- Task instructions
Filter the entries for lines with the word "family".

Collected data entries:
·····

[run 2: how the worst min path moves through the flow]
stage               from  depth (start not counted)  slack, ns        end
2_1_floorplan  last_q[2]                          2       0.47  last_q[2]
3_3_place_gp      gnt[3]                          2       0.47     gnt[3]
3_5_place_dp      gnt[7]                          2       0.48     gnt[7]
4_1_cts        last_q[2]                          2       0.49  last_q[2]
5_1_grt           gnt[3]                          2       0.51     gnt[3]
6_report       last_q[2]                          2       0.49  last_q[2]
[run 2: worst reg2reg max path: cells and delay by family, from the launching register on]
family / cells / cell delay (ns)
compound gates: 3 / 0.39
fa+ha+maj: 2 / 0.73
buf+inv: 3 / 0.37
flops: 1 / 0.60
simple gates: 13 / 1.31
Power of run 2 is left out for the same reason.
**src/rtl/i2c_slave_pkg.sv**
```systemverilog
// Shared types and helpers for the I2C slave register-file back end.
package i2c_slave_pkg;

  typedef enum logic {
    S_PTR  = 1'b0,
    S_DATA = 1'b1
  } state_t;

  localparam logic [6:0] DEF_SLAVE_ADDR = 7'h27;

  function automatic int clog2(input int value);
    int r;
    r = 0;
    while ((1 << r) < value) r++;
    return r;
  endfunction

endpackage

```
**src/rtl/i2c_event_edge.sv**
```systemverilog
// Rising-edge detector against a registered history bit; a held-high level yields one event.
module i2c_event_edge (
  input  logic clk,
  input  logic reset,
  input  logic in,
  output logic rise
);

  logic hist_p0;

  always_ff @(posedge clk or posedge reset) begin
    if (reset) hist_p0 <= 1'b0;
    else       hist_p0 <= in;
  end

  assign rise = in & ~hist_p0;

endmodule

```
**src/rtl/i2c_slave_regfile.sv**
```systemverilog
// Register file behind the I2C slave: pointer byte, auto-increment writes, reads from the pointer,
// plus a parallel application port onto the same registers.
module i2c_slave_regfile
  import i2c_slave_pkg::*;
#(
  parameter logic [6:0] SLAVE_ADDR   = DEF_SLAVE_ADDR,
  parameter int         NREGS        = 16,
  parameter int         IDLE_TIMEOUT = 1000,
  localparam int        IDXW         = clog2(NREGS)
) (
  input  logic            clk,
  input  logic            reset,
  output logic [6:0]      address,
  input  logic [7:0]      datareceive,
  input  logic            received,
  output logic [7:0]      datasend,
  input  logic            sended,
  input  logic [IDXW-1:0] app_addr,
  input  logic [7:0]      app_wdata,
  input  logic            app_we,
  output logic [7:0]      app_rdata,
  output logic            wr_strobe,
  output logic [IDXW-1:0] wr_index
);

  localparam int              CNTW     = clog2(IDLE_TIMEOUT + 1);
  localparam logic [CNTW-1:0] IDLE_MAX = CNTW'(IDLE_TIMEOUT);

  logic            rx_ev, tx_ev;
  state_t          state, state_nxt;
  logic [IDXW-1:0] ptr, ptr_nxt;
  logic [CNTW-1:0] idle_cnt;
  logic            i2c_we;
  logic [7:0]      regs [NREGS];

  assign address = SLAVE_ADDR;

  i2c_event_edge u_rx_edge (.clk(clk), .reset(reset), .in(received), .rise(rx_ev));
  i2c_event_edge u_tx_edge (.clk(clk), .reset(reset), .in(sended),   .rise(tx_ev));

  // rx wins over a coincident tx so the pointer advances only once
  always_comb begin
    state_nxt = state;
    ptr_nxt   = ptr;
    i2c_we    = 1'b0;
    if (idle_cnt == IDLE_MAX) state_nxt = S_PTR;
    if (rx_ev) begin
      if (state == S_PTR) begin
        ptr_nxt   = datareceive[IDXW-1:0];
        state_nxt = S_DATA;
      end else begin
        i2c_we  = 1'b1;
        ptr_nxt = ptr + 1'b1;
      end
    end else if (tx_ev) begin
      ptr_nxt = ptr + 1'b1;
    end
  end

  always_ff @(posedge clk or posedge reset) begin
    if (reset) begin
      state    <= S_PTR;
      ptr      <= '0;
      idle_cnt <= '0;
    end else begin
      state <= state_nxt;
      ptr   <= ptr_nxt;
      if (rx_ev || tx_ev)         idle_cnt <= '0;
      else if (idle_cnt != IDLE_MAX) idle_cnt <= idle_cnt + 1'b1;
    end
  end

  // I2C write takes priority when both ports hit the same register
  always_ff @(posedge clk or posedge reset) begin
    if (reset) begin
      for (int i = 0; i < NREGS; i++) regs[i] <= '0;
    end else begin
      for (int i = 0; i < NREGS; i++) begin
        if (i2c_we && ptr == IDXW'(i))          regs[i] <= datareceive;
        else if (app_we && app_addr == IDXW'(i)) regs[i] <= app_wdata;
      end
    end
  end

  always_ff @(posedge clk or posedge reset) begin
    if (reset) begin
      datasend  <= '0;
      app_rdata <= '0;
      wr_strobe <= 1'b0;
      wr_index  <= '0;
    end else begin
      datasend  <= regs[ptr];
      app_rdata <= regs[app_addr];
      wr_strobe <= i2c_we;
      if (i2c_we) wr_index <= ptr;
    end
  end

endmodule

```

·····

- Answer for this exercise
[run 2: worst reg2reg max path: cells and delay by family, from the launching register on]
family / cells / cell delay (ns)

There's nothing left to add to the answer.